“La corrente”, capitolo 2
febbraio 5, 2015 in Racconti e poesie da Stefano Bottarelli
Quella casa raggiunta in corso Garibaldi per Gigliola era un tempio. Il suo ultimo riferimento ad un possibile rifugio là andava, ogni volta. Gigliola si sentiva bene in quella dimora non tanto antica, spaziosa anche se non grande, rivolta con un fianco alla brezza di mare che qualche sera arrivava lì dalle marine distanti chilometri. Era vicino al Duomo, quello della freccia ancora conficcata come una spina nel palmo di una mano chiara come il marmo lucido che la ricopriva. Quella piazzetta estesa a poco della strada principale che taglia quei centri minori come Sarzana era l’agorà delle burle giovanili della nostra fanciulla, ora donna, nelle serate estive meno torride e arieggiate, con gli amici di sempre persi per la via da quando Gigliola viveva la propria esistenza musicale a Firenze.
Attraversò con l’auto la piazzetta ciarliera di un’acqua che gorgogliava dalla fontana mai sazia, si avviò presso il proprio rifugio dopo aver lasciato l’automobile lì vicino. Si era incamminata con una ondulante fretta giovanile, tipica di chi ha risolto un proprio caso e se lo vuole lasciare alle spalle. Le scale di casa erano ripide dopo un portone dal lucido battente, l’atrio modesto nell’arredamento, ma solamente quella casa aveva un profumo indecifrabile e insieme nobile vicino alle narici della nostra ragazza, come una lieve brezza amarognola con un che di stantio e di riconoscente insieme verso colei che lo fiuta.
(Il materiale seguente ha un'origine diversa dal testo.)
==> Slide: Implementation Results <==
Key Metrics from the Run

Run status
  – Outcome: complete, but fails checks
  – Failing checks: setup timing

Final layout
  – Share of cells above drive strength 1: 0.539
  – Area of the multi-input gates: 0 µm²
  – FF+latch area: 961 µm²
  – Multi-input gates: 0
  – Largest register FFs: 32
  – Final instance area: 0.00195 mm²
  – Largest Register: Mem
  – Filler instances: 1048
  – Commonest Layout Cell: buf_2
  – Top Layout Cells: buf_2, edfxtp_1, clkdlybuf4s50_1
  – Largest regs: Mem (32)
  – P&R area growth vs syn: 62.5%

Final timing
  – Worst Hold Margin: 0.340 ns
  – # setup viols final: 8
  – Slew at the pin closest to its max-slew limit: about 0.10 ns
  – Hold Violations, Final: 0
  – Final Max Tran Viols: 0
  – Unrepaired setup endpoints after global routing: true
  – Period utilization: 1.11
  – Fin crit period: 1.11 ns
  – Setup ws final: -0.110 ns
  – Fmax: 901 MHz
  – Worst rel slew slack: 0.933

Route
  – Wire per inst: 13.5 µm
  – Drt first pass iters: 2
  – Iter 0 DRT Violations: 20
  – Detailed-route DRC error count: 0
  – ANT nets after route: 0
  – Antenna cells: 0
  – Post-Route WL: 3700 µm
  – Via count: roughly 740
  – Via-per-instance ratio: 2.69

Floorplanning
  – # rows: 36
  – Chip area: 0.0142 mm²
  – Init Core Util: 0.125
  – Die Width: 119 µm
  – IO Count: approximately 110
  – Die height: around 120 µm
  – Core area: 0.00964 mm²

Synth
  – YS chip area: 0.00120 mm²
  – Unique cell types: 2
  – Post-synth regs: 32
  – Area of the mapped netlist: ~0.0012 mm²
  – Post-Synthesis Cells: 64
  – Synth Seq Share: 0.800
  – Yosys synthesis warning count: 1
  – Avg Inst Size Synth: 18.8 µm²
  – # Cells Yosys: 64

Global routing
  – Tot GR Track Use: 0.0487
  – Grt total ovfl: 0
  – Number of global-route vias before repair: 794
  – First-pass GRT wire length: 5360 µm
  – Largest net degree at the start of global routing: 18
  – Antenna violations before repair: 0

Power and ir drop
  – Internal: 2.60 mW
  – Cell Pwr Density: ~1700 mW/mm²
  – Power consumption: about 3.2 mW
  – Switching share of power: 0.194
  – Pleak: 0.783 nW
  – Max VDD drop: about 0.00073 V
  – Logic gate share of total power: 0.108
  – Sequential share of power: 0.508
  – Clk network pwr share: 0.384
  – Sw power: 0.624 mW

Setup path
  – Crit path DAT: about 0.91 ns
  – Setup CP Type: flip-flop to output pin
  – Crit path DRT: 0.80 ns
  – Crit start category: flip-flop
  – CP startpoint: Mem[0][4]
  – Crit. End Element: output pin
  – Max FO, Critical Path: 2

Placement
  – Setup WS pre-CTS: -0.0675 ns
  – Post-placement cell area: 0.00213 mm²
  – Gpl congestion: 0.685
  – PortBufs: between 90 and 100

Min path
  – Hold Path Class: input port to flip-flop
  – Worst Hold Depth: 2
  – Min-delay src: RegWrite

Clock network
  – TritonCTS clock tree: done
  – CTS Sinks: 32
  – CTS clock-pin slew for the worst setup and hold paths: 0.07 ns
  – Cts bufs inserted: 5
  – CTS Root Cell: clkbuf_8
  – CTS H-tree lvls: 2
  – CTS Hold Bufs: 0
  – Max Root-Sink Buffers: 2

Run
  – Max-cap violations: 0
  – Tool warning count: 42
<file path="/design/flow/run.sh">
#!/bin/bash
# OpenROAD 26Q1-2900-gdf79404cd8, Yosys 0.63+post, stock flow scripts
make -C /OpenROAD-flow-scripts/flow DESIGN_CONFIG=/design/flow/config.mk WORK_HOME=/design/flow/orfs finish
</file>
<file path="/design/flow/config.mk">
export PLATFORM = sky130hd
export DESIGN_NAME = DataPath
export DESIGN_NICKNAME = DataPath
export VERILOG_FILES = /design/flow/design.v
export SDC_FILE = /design/flow/constraint.sdc
export NUM_CORES = 4
export LEC_CHECK = 1
export CORE_UTILIZATION = 50
</file>
<file path="/design/flow/constraint.sdc">
current_design DataPath

set clk_period 18.8
set clk_io_pct 0.2

create_clock -name clk0 -period $clk_period [get_ports {clk}]

set non_clock_inputs [all_inputs -no_clocks]
set_input_delay [expr $clk_period * $clk_io_pct] -clock clk0 $non_clock_inputs
set_output_delay [expr $clk_period * $clk_io_pct] -clock clk0 [all_outputs]
</file>
<file path="/design/flow/run.sh">
#!/bin/bash
# OpenROAD 26Q1-2900-gdf79404cd8, Yosys 0.63+post, stock flow scripts
make -C /OpenROAD-flow-scripts/flow DESIGN_CONFIG=/design/flow/config.mk WORK_HOME=/design/flow/orfs finish
</file>
<file path="/design/flow/config.mk">
export PLATFORM = sky130hd
export DESIGN_NAME = blinky
export DESIGN_NICKNAME = blinky
export VERILOG_FILES = /design/flow/design.v
export SDC_FILE = /design/flow/constraint.sdc
export NUM_CORES = 4
export LEC_CHECK = 1
export CORE_AREA = 10 10 113 113
export DIE_AREA = 0 0 123 123
</file>
<file path="/design/flow/constraint.sdc">
current_design blinky

set clk_period 6.1
set clk_io_pct 0.2

create_clock -name clk0 -period $clk_period [get_ports {clk}]

set non_clock_inputs [all_inputs -no_clocks]
set_input_delay [expr $clk_period * $clk_io_pct] -clock clk0 $non_clock_inputs
set_output_delay [expr $clk_period * $clk_io_pct] -clock clk0 [all_outputs]
</file>
### design.v
module sync_fifo 
#(
	parameter FIFO_DEPTH = 256,
	parameter DATA_WIDTH =  32,
	parameter WIDTH      = 8
) (
	input                         i_clk            ,  
	input                         i_rst_n          ,  
	input                         i_valid_s        ,  
	input                         i_ready_m        ,  
	input        [WIDTH-1:0]      i_almostempty_lvl,  
	input        [WIDTH-1:0]      i_almostfull_lvl ,  
	input        [DATA_WIDTH-1:0] i_datain         ,  
	output logic                  o_almostfull     ,  
	output logic                  o_full           ,  
	output logic                  o_ready_s        ,  
	output logic                  o_valid_m        ,  
	output logic                  o_almostempty    ,  
	output logic                  o_empty          ,  
	output logic [DATA_WIDTH-1:0] o_dataout           
);
logic [DATA_WIDTH-1:0] fifo [FIFO_DEPTH-1:0];
logic [WIDTH-1:0] ptr;
assign o_dataout = fifo[0];
assign o_almostfull = (ptr >= i_almostfull_lvl);
assign o_full       = (ptr == FIFO_DEPTH);
assign o_valid_m    = !o_full;
assign o_empty      = (!(|ptr));
assign o_ready_s    = !o_empty;
assign o_almostempty= (ptr <= i_almostempty_lvl);
always_ff @(posedge i_clk or negedge i_rst_n) begin
	if(~i_rst_n) begin
		ptr <= 0;
	end else begin
		case ({i_ready_m, i_valid_s})
			2'b01: begin
				ptr <= o_full ? ptr : ptr + 1;
			end
			2'b10: begin 
				ptr <= o_empty ? ptr : ptr - 1;
			end
			default: begin 
				ptr <= ptr;
			end
		endcase
	end
end
always_ff @(posedge i_clk or negedge i_rst_n) begin
	if(~i_rst_n) begin
		for (int i = 0; i < FIFO_DEPTH; i++) begin
			fifo[i] <= {DATA_WIDTH{1'b0}};
		end
	end else begin
		case ({i_ready_m, i_valid_s})
			2'b01: begin 
				if (o_valid_m) begin
					fifo[ptr] <= i_datain;					
				end
			end
			2'b10: begin 
				fifo[FIFO_DEPTH-1] <= {DATA_WIDTH{1'b0}};
				for (int i = 0; i < FIFO_DEPTH-1; i++) begin
					fifo[i] <= fifo[i+1];
				end				
			end
			2'b11: begin 
				fifo[FIFO_DEPTH-1] <= o_full ? i_datain : {DATA_WIDTH{1'b0}};
				fifo[0] <= o_empty ? i_datain : fifo[1];
				for (int i = 1; i < FIFO_DEPTH-1; i++) begin
					if (i == (ptr-1)) begin
						fifo[i] <= i_datain;
					end
					else begin 
						fifo[i] <= fifo[i+1];
					end
				end
			end
		endcase
	end
end
endmodule
[flow/constraint.sdc]
current_design mult

set clk_period 4.5
set clk_io_pct 0.2

create_clock -name clk0 -period $clk_period

set non_clock_inputs [all_inputs -no_clocks]
set_input_delay [expr $clk_period * $clk_io_pct] -clock clk0 $non_clock_inputs
set_output_delay [expr $clk_period * $clk_io_pct] -clock clk0 [all_outputs]
[flow/config.mk]
export PLATFORM = sky130hd
export DESIGN_NAME = mult
export DESIGN_NICKNAME = mult
export VERILOG_FILES = /design/flow/design.v
export SDC_FILE = /design/flow/constraint.sdc
export NUM_CORES = 4
export LEC_CHECK = 1
export CORE_AREA = 10 10 70 70
export DIE_AREA = 0 0 80 80
[flow/run.sh]
#!/bin/bash
# OpenROAD 26Q1-2900-gdf79404cd8, Yosys 0.63+post, stock flow scripts
make -C /OpenROAD-flow-scripts/flow DESIGN_CONFIG=/design/flow/config.mk WORK_HOME=/design/flow/orfs finish
[flow/design.v]
module four_bit_ripple(input [3:0]In1,In2 ,input Cin, output Cout, output [3:0]Sum);
wire C1,C2,C3;
wire [3:0]In3;
assign In3 = {4{Cin}} ^ In2;
full_adder FA1 (In1[0],In3[0],Cin,Sum[0],C1);
full_adder FA2 (In1[1],In3[1],C1,Sum[1],C2);
full_adder FA3 (In1[2],In3[2],C2,Sum[2],C3);
full_adder FA4 (In1[3],In3[3],C3,Sum[3],Cout);
endmodule
module full_adder (
    input A, B,Cin,
    output Sum, Cout
);
	wire t1,t2,t3;
	xor g1 (Sum,A,B,Cin);
	and g2(t1,A,B);
	and g3(t2,A,Cin);
	and g4(t3,B,Cin);
	or g5(Cout,t1,t2,t3);
endmodule
module mult(A,B,M);
input [3:0]A;
input [2:0]B;
output [6:0] M;
wire [3:0] t1,t2,t3,t4,t5;
wire Cout1,Cout2,Cout3;
assign Cout1= A[0]&B[0];
assign t3={1'b0,(A[3]&B[0]),(A[2]&B[0]),(A[1]&B[0])};
assign t4={(A[3]&B[1]),(A[2]&B[1]),(A[1]&B[1]),(A[0]&B[1])};
assign t1={(A[3]&B[2]),(A[2]&B[2]),(A[1]&B[2]),(A[0]&B[2])};
four_bit_ripple A1(t3,t4,0,Cout2,t2);
four_bit_ripple A2(t1,{Cout2,t2[3:1]},1'b0,Cout3,t5);
assign M = {Cout3,t5,t2[0],Cout1};
endmodule
==> results.yml <==
# implementation run metrics
detailed_routing:
  vias: 221
  final_antenna_net_count: 0
  route.detailed.drc: 0
  detail_routed_via_count_per_cell: 2.51
  num_antenna_cells: 0
  wire_per_inst_um: 7.16
  drt-initial-drc-count: 3
  postRouteWirelength_um: 630
  detailedRoute.firstPassIterationCount: 2
status:
  run_status: "finished, final reports clean"
synth:
  ys_sh_mux: 0
  compound_area_frac: 0
  synth-xor-area-share: 0
  synth.top_cell.area_share: 0.352
  count_of_mapped_cells_out_of_synthesis: 34
  ys_seq_share: 0
  synth_warnings: 1
  adder_share: 0.485
  synthTopLogicFamily: "adder cells"
  syn_area_um2: 284
  synth_cell_type_count: 6
  topCellsByArea: "sky130_fd_sc_hd__fa_1, sky130_fd_sc_hd__and2_1, sky130_fd_sc_hd__buf_4"
  synth.yosys.num_cells: 34
  synth.largest_area_cell: "sky130_fd_sc_hd__fa_1"
  yosysChipArea_um2: 284
  synthesis.area_per_instance_um2: 8.35
  yosys.area_share.simple: 0.238
placed_design:
  io_buffers: 14
  globalplace.congestion: 0.768
  place.detailed.hpwl_um: 617
  postPlaceCellArea_um2: 437
worst_setup_path:
  critical_path.cell_chain: "clkdlybuf4s15_2 -> and2_4 -> ha_1 -> inv_1 -> fa_2 -> inv_2 -> fa_1 -> fa_2 -> fa_2 -> inv_2 -> fa_2 -> inv_2 -> buf_2"
  startpoint_type: "input port"
  critical_path.top_delay_family: "adder cells"
  timing.critical_path.required_ps: 3600
  path_class: "in -> out"
  crit_path_frequent_cell: "sky130_fd_sc_hd__fa_2"
  slowest_delay_ps: 430
  arrival_ps: 3520
  worst_path_max_delay_cell: "sky130_fd_sc_hd__fa_1"
  critPathMaxFanout: 3
  timing.critical_path.to_type: "output port"
  critPathBufInv: 6
cells_and_area:
  final_util: 0.126
  layout.area.comb_um2: 220
  nClkBuffers: 0
  flow.area_growth_from_synthesis_pct: 51.1
  nFlopsAndLatches: 0
  design_area_um2: 429
  drive_above_1_share: 0.357
  final-seq-area_um2: 0
  fillers: 397
final_timing:
  final-max-slew-violation-count: 0
  final_hold_viol_count: 0
  timing.fmax_mhz: 226
  min_period_over_period: 0.983
  fin_crit_ps: 4420
  maxSlewHeadroom: 0.910
  final-setup-viol-count: 0
  unrepaired_setup_endpoints_after_global_routing: "no"
  worstMarginPinSlew_ps: 135
floorplan:
  dieArea_um2: 6400
  fp_util: 0.0832
  die_w_um: 80
  rows: 21
  die_h_um: 80
  core_um2: 3420
  io_pins: 14
power:
  power.ir.vdd_worst_uv: 9.85
  leakage_nw: 0.197
  power_density_nw_per_um2: 88.1
worst_hold_path:
  worst_hold_depth: 3
  timing.hold.worst_endpoint: "M[0]"
  hp-class: "in -> out"
  timing.hold.worst.start: "A[0]"
global_route:
  grt_max_degree: 5
  gr-total-overflow: 0
  grt_usage: 0.0190
  grt_pass1_vias: 226
  grt_antenna_before_repair: 0
  global_route_wire_length_before_repair_um: 1030
job:
  count_of_tool_warnings: 32
  drv.max_cap_violation_count: 0
cts:
  post-cts-setup-buffer-count: 0
  cts_hold_buffers: 0
[worst min-delay path, delay by kind of cell]
kind | cells | cell delay, ps
and+or+nand+nor | 1 | 150
buffers and inverters | 2 | 580
[timing repair]
item / 4_1_cts / 5_1_grt
gates resized: 29 / 1
gates cloned: 0 / 0
setup endpoints to repair: 3 / 1
pin swaps: 5 / 4
[area by class of cell]
type | instances | share of cell area
Tap cell | 46 | 0.134
Timing Repair Buffer | 15 | 0.292
Multi-Input combinational cell | 20 | 0.513
Inverter | 7 | 0.0612
[where the power goes]
| part | internal (mW) | leakage [nW] | total, mW | switching, mW |
|---|---|---|---|---|
| sequential | 0 | 0 | 0 | 0 |
| clock | 0 | 0 | 0 | 0 |
| combinational | 0.0246 | 0.197 | 0.0378 | 0.0132 |
[cell families (layout without fill, tap and decap cells)]
family,count (synthesis),after routing
buf+inv,14,22
simple gates,12,12
fa+ha+maj,8,8
[cell usage after synthesis]
cell and n:
sky130_fd_sc_hd__and2_1 9, sky130_fd_sc_hd__buf_4 7, sky130_fd_sc_hd__fa_1 5, sky130_fd_sc_hd__ha_1 3, sky130_fd_sc_hd__inv_1 7, sky130_fd_sc_hd__nand2_1 3
[how the worst max path moves through the flow]
stage / from / to / cells after the start
after CTS: A[0] / M[5] / 13
after global routing: A[0] / M[5] / 13
final: A[0] / M[5] / 13
[cell usage in the layout, fill, tap and decap left out]
master	n
sky130_fd_sc_hd__fa_1	1
sky130_fd_sc_hd__buf_2	4
sky130_fd_sc_hd__inv_2	3
sky130_fd_sc_hd__and2_4	2
sky130_fd_sc_hd__dlygate4sd2_1	3
sky130_fd_sc_hd__buf_4	1
sky130_fd_sc_hd__nand2_1	3
sky130_fd_sc_hd__ha_1	3
sky130_fd_sc_hd__inv_1	4
sky130_fd_sc_hd__clkdlybuf4s15_2	1
sky130_fd_sc_hd__and2_1	7
sky130_fd_sc_hd__clkdlybuf4s50_1	6
sky130_fd_sc_hd__fa_2	4
[stage by stage]
stage          total power, mW  instances  setup slack, ps  TNS [ps]  hold slack, ps
6_report                0.0378         88             77.2         0            2540
4_1_cts                 0.0389         88             30.3         0            2550
3_5_place_dp            0.0419         88             -797     -1660            2800
2_1_floorplan           0.0242         34              228         0            1980
3_3_place_gp            0.0417         88             -777     -1610            2820
5_1_grt                 0.0437         88             6.03         0            2580
[metal layers]
layer / part of all wire / track usage / up-vias
met5: 0 / 0 / -
met4: 0 / 0 / 0
met3: 0.071 / 0.00227 / 0
met2: 0.57 / 0.0369 / 5
met1: 0.36 / 0.0228 / 109
li1: - / - / 107
No activity file was given, so power comes from the tool's default toggle rates.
Gigliola aprì la bocca dell’acqua calda, in bagno, la vasca si inondò di fumo caldo. Si spogliò, attese con una sigaretta fra le labbra il mescolarsi dell’acqua fredda con quella bollente: si immerse lentamente e assaporando un sentimento di inondazione delle membra in quella giornata primaverile e orgogliosa. Sentiva il bagnato permeare ogni suo pensiero, quasi si appisolò nel tiepidume fumigante, lasciò sciogliere i muscoli come vele intrepide, ascoltò i canarini nella gabbia gorgheggiare che tanto assomigliavano agli uccelli abbandonati sulla spiaggia nel pomeriggio. Non sentì il telefono, con gli occhi chiusi che luccicavano sotto le palpebre un po’ cerchiate. Si abbandonò alla sua età ancora giovane e si addormentò nella vasca da bagno.
Fu come un immoto tramonto il risveglio di Gigliola nella vasca: i rumori si fecero tali, i profumi pure, riapparvero i colori, le sensazioni di una pelle crepolata dall’acqua che si era raffreddata; un piccolo brivido ma non di freddo le percorse tutto il corpo: era viva e libera di un senso di pace con sé e col mondo, che fosse la provincia vicino o la città grande come Firenze, che fosse il proprio peso che tendeva al galleggiamento ma non ci riusciva, o che fosse un vuoto di cui la stanza assumeva tutta la responsabilità, una stanza da bagno con i vetri appannati che la accoglieva ancora integra, bisognosa di voci e di novità.
Da quella posizione di riposo si decise a levarsi, rifugiando in un secco asciugamano grande e rosa prima preparato. Si riaccese una sigaretta fra le dita rigate di umidità e stette ancora a pensare, come ritemprata dalla quiete della stanza vaporosa e ferma.
Uscita si distese sul letto e si addormentò di colpo. Fu come un lampo quel sogno che la colse verso mattina. Nel sogno lei accordava un’arpa la quale improvvisamente cominciava a parlarle d’amore, e le corde divenivano biondi capelli di trine, di un filo infinito, magico, e si univano ai suoi capelli; l’arpa diveniva viva, parlava di tutto con un’arpista che ancora la suonava, ma non faceva altro che annodarsi i fili biondi fra le dita; ugualmente ne usciva un suono fatato, così soave, angelico e sublime che tutto il resto svaniva fino allo svanire del sogno, in un ripetersi infinito dell’ultima nota, continua, impalpabile, incantata; Gigliola sentiva che stava sognando.
Il sogno finiva e come serena e felice Gigliola si svegliava, ritornava alla coscienza del giorno – era mattina – e ritornava in sintonia con quel profumo della casa, antico profumo delle storie sue, antico profumo del tempo domestico. Si levò dal giaciglio e mise a bollire il caffè: erano le sette e venti, neanche tanto tardi: Gigliola aperse le finestre sulla piazza vicino (il duomo si intravedeva desto e di un colore di carezze lontane). Si vestì e andò a vedere il giorno.